19. The petitioners issues are on the breach or violation Articles 27, 35, 40, 46, 47, 48 and 50 of the Constitution and looking at the prayers sought it is quite obvious that the same are ancillary to the main issue of land rates, The petition therefore touches on issues of land rates which this court opines fall within the purview of Section 13(2) of the Environment and Land Act, the mere fact that the petition also raises constitutional violations and constitutional prayers this in itself cannot oust the jurisdiction of the Environment and Land Court and any contest to the issues touching on land rates is a preserve of the Environment and Land Court as provided by the Constitution and by Statute;
20. The principle that Environment and Land Court while dealing with disputes relating to environment and land can also deal with claims relating to breaches of fundamental rights associated with land rate issues was enunciated in the case of ELC Case No.63 of 2017 Christopher Ngusu Mulwa & 28 Others vs The County Government of Kitui & Another; the holding of the court was as follows;
‘Consequently and considering that a dispute to land or environment can be commenced by way of a constitutional petition, it is only the Environment and Land Court that has jurisdiction to entertain such matter.
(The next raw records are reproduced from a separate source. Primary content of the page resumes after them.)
Source: an optimization exercise on an open RTL-to-GDS flow (aim: small area, a short achievable clock period and few clock cycles). Production flows keep margins and buffers that such runs may drop.
Only simulation tests tie the RTL to the original design; equivalence was not proved.
Power is estimated from default activity; no workload was simulated.

==> flow/design.v <==
module alu (
    input  [15:0] a,
    input  [15:0] b,
    input  [1:0]  op,
    output [15:0] result
);
    wire sub = op[0];
    wire [15:0] x = a & {16{op[1]}};
    wire [15:0] p, g0;
    genvar i;
    generate
        for (i = 0; i < 16; i = i + 1) begin : pg
            if (i == 0) begin : c0
                pgcell0 c (.x(x[i]), .b(b[i]), .sub(sub), .p(p[i]), .g(g0[i]));
            end else begin : cn
                pgcell c (.x(x[i]), .b(b[i]), .sub(sub), .p(p[i]), .g(g0[i]));
            end
        end
    endgenerate
    wire [15:0] g1, t1, g2, t2, g3, t3, g4;
    generate
        for (i = 0; i < 16; i = i + 1) begin : pre
            if (i >= 1) begin : l1
                pnode n (.gh(g0[i]), .th(p[i]), .gl(g0[i-1]), .tl(p[i-1]), .g(g1[i]), .t(t1[i]));
            end else begin : l1z
                assign g1[i] = g0[i];
                assign t1[i] = p[i];
            end
            if (i >= 2) begin : l2
                pnode n (.gh(g1[i]), .th(t1[i]), .gl(g1[i-2]), .tl(t1[i-2]), .g(g2[i]), .t(t2[i]));
            end else begin : l2z
                assign g2[i] = g1[i];
                assign t2[i] = t1[i];
            end
            if (i >= 4) begin : l3
                pnode n (.gh(g2[i]), .th(t2[i]), .gl(g2[i-4]), .tl(t2[i-4]), .g(g3[i]), .t(t3[i]));
            end else begin : l3z
                assign g3[i] = g2[i];
                assign t3[i] = t2[i];
            end
            if (i >= 8) begin : l4
                gnode n (.gh(g3[i]), .th(t3[i]), .gl(g3[i-8]), .g(g4[i]));
            end else begin : l4z
                assign g4[i] = g3[i];
            end
        end
    endgenerate
    wire [15:0] c = {g4[14:0], sub};
    generate
        for (i = 0; i < 16; i = i + 1) begin : s
            xorcell xs (.a(p[i]), .b(c[i]), .y(result[i]));
        end
    endgenerate
endmodule
This design comes from an exercise in tuning for small area on the open sky130 flow, not from production work. At most, simulation tests tie the RTL to the original design; equivalence was not proved. Power and IR drop assume default switching activity.

==> exp/garnet <==
// QuadCopter
module QuadCopter(
  input wire clk,    
  input wire RST_n,  
  input wire RX,     
  input wire MISO,   
  input wire INT,    
  output wire SS_n,  
  output wire SCLK,  
  output wire MOSI,  
  output wire TX,    
  output wire FRNT,  
  output wire BCK,   
  output wire LFT,   
  output wire RGHT   
);
  wire cmd_rdy;
  wire [2:0] op;
  wire [15:0] data;
  wire clr_cmd_rdy;
  wire [7:0] resp;
  wire send_resp;
  wire vld, pre_vld;
  wire init;
  wire kmatch;
  wire signed [15:0] ptch, roll, yaw;
  wire signed [15:0] d_ptch, d_roll, d_yaw;
  wire [8:0] thrst;
  wire rst_n;
  wire strt_cal;
  wire inertial_cal;
  wire motors_off;
  wire cal_done;
  wire [10:0] frnt_spd, bck_spd, lft_spd, rght_spd;
  localparam FAST_SIM = 1;
  UART_comm iCOMM(
    .clk(clk), .rst_n(rst_n),
    .RX(RX), .TX(TX),
    .resp(resp), .send_resp(send_resp), .resp_sent(),
    .cmd_rdy(cmd_rdy), .op(op), .data(data), .clr_cmd_rdy(clr_cmd_rdy)
  );
  cmd_cfg #(FAST_SIM) iCMD(
    .clk(clk), .rst_n(rst_n),
    .cmd_rdy(cmd_rdy), .op(op), .data(data), .clr_cmd_rdy(clr_cmd_rdy),
    .resp(resp), .send_resp(send_resp),
    .d_ptch(d_ptch), .d_roll(d_roll), .d_yaw(d_yaw), .thrst(thrst),
    .strt_cal(strt_cal), .inertial_cal(inertial_cal), .motors_off(motors_off),
    .cal_done(cal_done), .init(init)
  );
  inert_intf #(FAST_SIM) iNEMO(
    .clk(clk), .rst_n(rst_n),
  ...
Settings: LEC_CHECK=0, CAP_MARGIN=20, CORE_MARGIN=2, CORE_UTILIZATION=40, CTS_BUF_LIST=sky130_fd_sc_hd__clkbuf_16, CTS_CLUSTER_DIAMETER=80, CTS_CLUSTER_SIZE=30, SLEW_MARGIN=20; clock period 10.0 ns.
run.sh (not shown) runs the stock make flow with config.mk's settings and CLKGATE_MAP_FILE= SYNTH_SCRIPT=/design/flow/synth_recipe.tcl, a recipe that flattens the netlist after the stock synthesis.
==> inputs of exp/maple, as changes to exp/garnet <==
--- a/flow/design.v
+++ b/flow/design.v
@@ -262,21 +262,23 @@
   input wire wrt_ff,        
   input wire [12:0] kq,
   input wire en,            
   input wire m_const,       
   input wire [10:0] SPEED,
   output reg PWM
 );
-  reg [10:0] spd;
+  reg [11:0] spd;
   reg z2, zero;    
-  always_ff @(posedge clk)
-    if (pre_wrt)
-      spd <= SPEED;
+  always_ff @(posedge clk, negedge rst_n)
+    if (!rst_n)
+      spd <= 12'd3378;
+    else if (pre_wrt)
+      spd <= {1'b0, SPEED};
   always_ff @(posedge clk) begin
-    z2 <= m_const | (en & (kq == {2'b00, spd}));
+    z2 <= m_const | (en & (kq == {1'b0, spd}));
     zero <= z2;
   end
   always_ff @(posedge clk, negedge rst_n) begin
     if (!rst_n)
       PWM <= 1'b0;
     else if (zero)
       PWM <= 1'b0;
@@ -299,30 +301,28 @@
   output wire lft,
   output wire rght,
   output wire kmatch
 );
   reg wrt_ff;
   reg [12:0] kq;
   reg [1:0] kr;
-  reg mo, ic, nl;
+  reg mo, ic;
   always_ff @(posedge clk, negedge rst_n)
     if (!rst_n)
       wrt_ff <= 1'b0;
     else
       wrt_ff <= wrt;
-  always_ff @(posedge clk)
-    if (wrt) begin
+  always_ff @(posedge clk, negedge rst_n)
+    if (!rst_n) begin
+      mo <= 1'b0;
+      ic <= 1'b0;
+    end else if (wrt) begin
       mo <= motors_off;
       ic <= inertial_cal;
     end
-  always_ff @(posedge clk, negedge rst_n)
-    if (!rst_n)
-      nl <= 1'b1;
-    else if (wrt)
-      nl <= 1'b0;
   wire [12:0] kq_inc;
   rca #(13) iKI(.a(kq), .b(13'h0000), .ci(1'b1), .s(kq_inc), .co());
   wire kr0 = (kr == 2'd0);
   assign kmatch = (kr == 2'd1) && (kq == 13'd3378);
   always_ff @(posedge clk, negedge rst_n)
     if (!rst_n) begin
       kq <= 13'd3378;
@@ -334,23 +334,23 @@
       kq <= kq_inc;
       kr <= 2'd0;
     end else if (kr0 && kq == 13'd5461) begin
       kq <= 13'd0;
       kr <= 2'd0;
     end else
       kr <= kr + 2'd1;
-  wire m_const = kr0 & ~wrt & ~wrt_ff & (nl ? (kq == 13'd3378) : mo ? (kq == 13'd0) : ic & (kq == 13'h290));
+  wire m_const = kr0 & ~wrt & ~wrt_ff & (mo ? (kq == 13'd0) : ic & (kq == 13'h290));
   ESC_interface_pipeline frntESC(.clk(clk), .rst_n(rst_n), .pre_wrt(pre_wrt), .wrt_ff(wrt_ff), .kq(kq),
-              .en(kr0 & ~wrt & ~wrt_ff & ~nl & ~mo & ~ic), .m_const(m_const), .SPEED(frnt_spd), .PWM(frnt));
+              .en(kr0 & ~wrt & ~wrt_ff & ~mo & ~ic), .m_const(m_const), .SPEED(frnt_spd), .PWM(frnt));
   ESC_interface_pipeline bckESC(.clk(clk), .rst_n(rst_n), .pre_wrt(pre_wrt), .wrt_ff(wrt_ff), .kq(kq),
-              .en(kr0 & ~wrt & ~wrt_ff & ~nl & ~mo & ~ic), .m_const(m_const), .SPEED(bck_spd), .PWM(bck));
+              .en(kr0 & ~wrt & ~wrt_ff & ~mo & ~ic), .m_const(m_const), .SPEED(bck_spd), .PWM(bck));
   ESC_interface_pipeline lftESC(.clk(clk), .rst_n(rst_n), .pre_wrt(pre_wrt), .wrt_ff(wrt_ff), .kq(kq),
-              .en(kr0 & ~wrt & ~wrt_ff & ~nl & ~mo & ~ic), .m_const(m_const), .SPEED(lft_spd), .PWM(lft));
+              .en(kr0 & ~wrt & ~wrt_ff & ~mo & ~ic), .m_const(m_const), .SPEED(lft_spd), .PWM(lft));
   ESC_interface_pipeline rghtESC(.clk(clk), .rst_n(rst_n), .pre_wrt(pre_wrt), .wrt_ff(wrt_ff), .kq(kq),
-              .en(kr0 & ~wrt & ~wrt_ff & ~nl & ~mo & ~ic), .m_const(m_const), .SPEED(rght_spd), .PWM(rght));
+              .en(kr0 & ~wrt & ~wrt_ff & ~mo & ~ic), .m_const(m_const), .SPEED(rght_spd), .PWM(rght));
 endmodule
 module PD_math_pipeline (
   input wire clk,
   input wire init,            
   input wire hold,            
   input wire wr,              
   input wire [15:0] desired,
@@ -555,15 +555,15 @@
 input wire [7:0] acc_byte;        
 input wire axl, axh, ayl;         
 output wire cal_done;
 output wire signed [15:0] ptch, roll, yaw;
   localparam IDLE = 2'd0, CALIBRATING = 2'd1, RUNNING = 2'd2;
   reg [1:0] state;
   reg [3:0] smpl_cntr;
-  reg v1, v2, v3, c2, c3;
+  reg v1, v2, v3, v4, c2, c3;
   reg gp, gr;
   reg [16:0] ptch_g, roll_g;        
   reg [19:0] ax_acc, ay_acc;
   reg [3:0] avg_cntr;
   reg [3:0] mcnt;
   wire [26:0] ptch_int, roll_int, yaw_int;
   wire calibrating = (state == CALIBRATING);
@@ -574,64 +574,62 @@
     if (!rst_n)
       state <= IDLE;
     else if (strt_cal & ~calibrating)
       state <= CALIBRATING;
     else if (cal_done)
       state <= RUNNING;
   wire [3:0] smpl_inc;
-  rca #(4) iSI(.a(smpl_cntr), .b(4'h0), .ci(calibrating & vld), .s(smpl_inc), .co());
+  rca #(4) iSI(.a(smpl_cntr), .b(4'h0), .ci(1'b1), .s(smpl_inc), .co());
   always_ff @(posedge clk)
     if (strt_cal & ~calibrating)
       smpl_cntr <= 4'd0;
-    else
+    else if (calibrating & vld)
       smpl_cntr <= smpl_inc;
   wire [14:0] dp, dr;
   rca #(15) iCP(.a({ptch_int[26],ptch_int[26:13]}), .b(~{{3{ptch_g[11]}},ptch_g[11:0]}), .ci(1'b1), .s(dp), .co());
   rca #(15) iCR(.a({roll_int[26],roll_int[26:13]}), .b(~{{3{roll_g[11]}},roll_g[11:0]}), .ci(1'b1), .s(dr), .co());
   always_ff @(posedge clk) begin
     v1 <= vld;
     v2 <= v1;
     c2 <= v1 & running;
     gp <= dp[14];
     gr <= dr[14];
     v3 <= v2 & ~clr;
     c3 <= c2;
+    v4 <= v3 & ~clr;
   end
-  integ_axis #(1) iP(.clk(clk), .init(init), .clr(clr), .v1(v1), .v2(v2), .v3(v3),
+  integ_axis #(1) iP(.clk(clk), .init(init), .clr(clr), .v1(v1), .v2(v2), .v3(v3), .v4(v4),
                      .fus_en(c2), .gt(gp), .comp_en(c3), .rt(ptch_rt), .cal_done(cal_done), .int_q(ptch_int));
-  integ_axis #(1) iR(.clk(clk), .init(init), .clr(clr), .v1(v1), .v2(v2), .v3(v3),
+  integ_axis #(1) iR(.clk(clk), .init(init), .clr(clr), .v1(v1), .v2(v2), .v3(v3), .v4(v4),
                      .fus_en(c2), .gt(gr), .comp_en(c3), .rt(roll_rt), .cal_done(cal_done), .int_q(roll_int));
-  integ_axis #(0) iY(.clk(clk), .init(init), .clr(clr), .v1(v1), .v2(v2), .v3(v3),
+  integ_axis #(0) iY(.clk(clk), .init(init), .clr(clr), .v1(v1), .v2(v2), .v3(v3), .v4(v4),
                      .fus_en(1'b0), .gt(1'b0), .comp_en(c3), .rt(yaw_rt), .cal_done(cal_done), .int_q(yaw_int));
   wire c15 = &avg_cntr;
   wire cap = (avg_cntr == 4'd0);
   wire [3:0] avg_inc;
-  rca #(4) iAI(.a(avg_cntr), .b(4'h0), .ci(vld), .s(avg_inc), .co());
+  rca #(4) iAI(.a(avg_cntr), .b(4'h0), .ci(1'b1), .s(avg_inc), .co());
   always_ff @(posedge clk)
     if (init)
       avg_cntr <= 4'd0;
-    else
+    else if (vld)
       avg_cntr <= avg_inc;
-  wire add_x = (axl | axh) & ~c15;
-  wire add_y = (ayl | vld) & ~c15;
-  wire lo_byte = axl | ayl;
-  wire [19:0] acc_add = {{4{acc_byte[7] & ~lo_byte}}, lo_byte ? 8'h00 : acc_byte, lo_byte ? acc_byte : 8'h00};
+  wire [19:0] acc_add = axl | ayl ? {12'h000, acc_byte} : {{4{acc_byte[7]}}, acc_byte, 8'h00};
   wire [19:0] ax_sum, ay_sum;
-  rca #(20) iAX(.a(ax_acc), .b(add_x ? acc_add : 20'd0), .ci(1'b0), .s(ax_sum), .co());
-  rca #(20) iAY(.a(ay_acc), .b(add_y ? acc_add : 20'd0), .ci(1'b0), .s(ay_sum), .co());
+  rca #(20) iAX(.a(ax_acc), .b(acc_add), .ci(1'b0), .s(ax_sum), .co());
+  rca #(20) iAY(.a(ay_acc), .b(acc_add), .ci(1'b0), .s(ay_sum), .co());
   wire mlast = (mcnt == 4'd13);
   always_ff @(posedge clk)
     if (init | mlast)
       ax_acc <= 20'd0;
-    else
+    else if ((axl | axh) & ~c15)
       ax_acc <= ax_sum;
   always_ff @(posedge clk)
     if (init | mlast)
       ay_acc <= 20'd0;
-    else
+    else if ((ayl | vld) & ~c15)
       ay_acc <= ay_sum;
   wire [3:0] mcnt_inc;
   rca #(4) iMI(.a(mcnt), .b(4'h0), .ci(1'b1), .s(mcnt_inc), .co());
   always_ff @(posedge clk)
     if (init | mlast)
       mcnt <= 4'd0;
     else if (v2 & cap)
@@ -664,43 +662,46 @@
   assign roll = {{2{roll_int[26]}},roll_int[26:13]};
   assign yaw = {{2{yaw_int[26]}},yaw_int[26:13]};
 endmodule
 module integ_axis #(parameter FUSION = 1) (
   input wire clk,
   input wire init,
   input wire clr,
-  input wire v1, v2, v3,
+  input wire v1, v2, v3, v4,
   input wire fus_en,         
   input wire gt,             
   input wire comp_en,        
   input wire [15:0] rt,
   input wire cal_done,
   output reg [26:0] int_q
 );
   reg [15:0] off;
   reg cy, hs;
   wire [15:0] off_m = comp_en ? ~off : 16'hFFFF;
   wire [15:0] comp;
   rca #(16) iC(.a(rt), .b(off_m), .ci(1'b1), .s(comp), .co());
-  wire [15:0] fus = (v2 & fus_en) ? (gt ? 16'h0800 : 16'hF800) : 16'h0000;
-  wire [15:0] op = fus | (v3 ? comp : 16'h0000);
+  wire [15:0] fus = fus_en ? (gt ? 16'h0800 : 16'hF800) : 16'h0000;
+  wire [15:0] op = v2 ? fus : comp;
   wire [15:0] lo;
   wire [10:0] hi;
   wire lo_c;
   rca #(16) iL(.a(int_q[15:0]), .b(op), .ci(1'b0), .s(lo), .co(lo_c));
   rca #(11) iH(.a(int_q[26:16]), .b({11{hs}}), .ci(cy), .s(hi), .co());
-  wire clear = init | (clr & ~(FUSION & v1));
   always_ff @(posedge clk)
-    if (clear)
+    if (init | (clr & ~(FUSION & v1)))
       int_q <= 27'd0;
-    else
-      int_q <= {hi, lo};
+    else begin
+      if (v2 | v3)
+        int_q[15:0] <= lo;
+      if (v3 | v4)
+        int_q[26:16] <= hi;
+    end
   always_ff @(posedge clk) begin
-    cy <= lo_c & ~clear;
-    hs <= op[15] & ~clear;
+    cy <= lo_c;
+    hs <= op[15];
   end
   always_ff @(posedge clk)
     if (cal_done)
       off <= int_q[18:3];
 endmodule
 module inert_intf
 #(parameter FAST_SIM = 1)
==> flow/config.mk (replaced) <==
export PLATFORM = sky130hd
export DESIGN_NAME = QuadCopter
export DESIGN_NICKNAME = QuadCopter
export VERILOG_FILES = /design/flow/design.v
export SDC_FILE = /design/flow/constraint.sdc
export NUM_CORES = 4
export LEC_CHECK = 0
export CAP_MARGIN = 20
export CORE_MARGIN = 2
export CORE_UTILIZATION = 40
export CTS_BUF_LIST = sky130_fd_sc_hd__clkbuf_8
export CTS_CLUSTER_DIAMETER = 60
export CTS_CLUSTER_SIZE = 18
export SLEW_MARGIN = 20
==> notes <==
exp/garnet finished with timing, DRC and antenna clean. exp/maple produced a clean layout. Against exp/maple, the first-iteration DRC count of exp/garnet is larger by about 9%. Flip-flop and latch count: exp/maple is higher than exp/garnet (1). Between exp/garnet and exp/maple, the lower wire length is in exp/garnet (gap about 9%, measured against exp/maple). Of exp/maple and exp/garnet, exp/maple has the higher final area (gap about 2.7%, measured against exp/garnet). Total power: exp/maple is higher than exp/garnet (0.31%). Against exp/maple, the maximum frequency of exp/garnet is lower by about 1%. In sequential power, exp/maple and exp/garnet hardly differ.
No functional check of the RTL was part of exp/maple.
The two courts cannot have concurrent jurisdiction in such matters because they are two distinct courts.’
21. This court reiterates that any contest to the issues touching on land rates is a preserve of the Environment and Land Court as provided by the Constitution and by Statute his court therefore lacks jurisdiction to hear and determine the Petition and the court best suited to canvass these issues would be the Environment and Land Court.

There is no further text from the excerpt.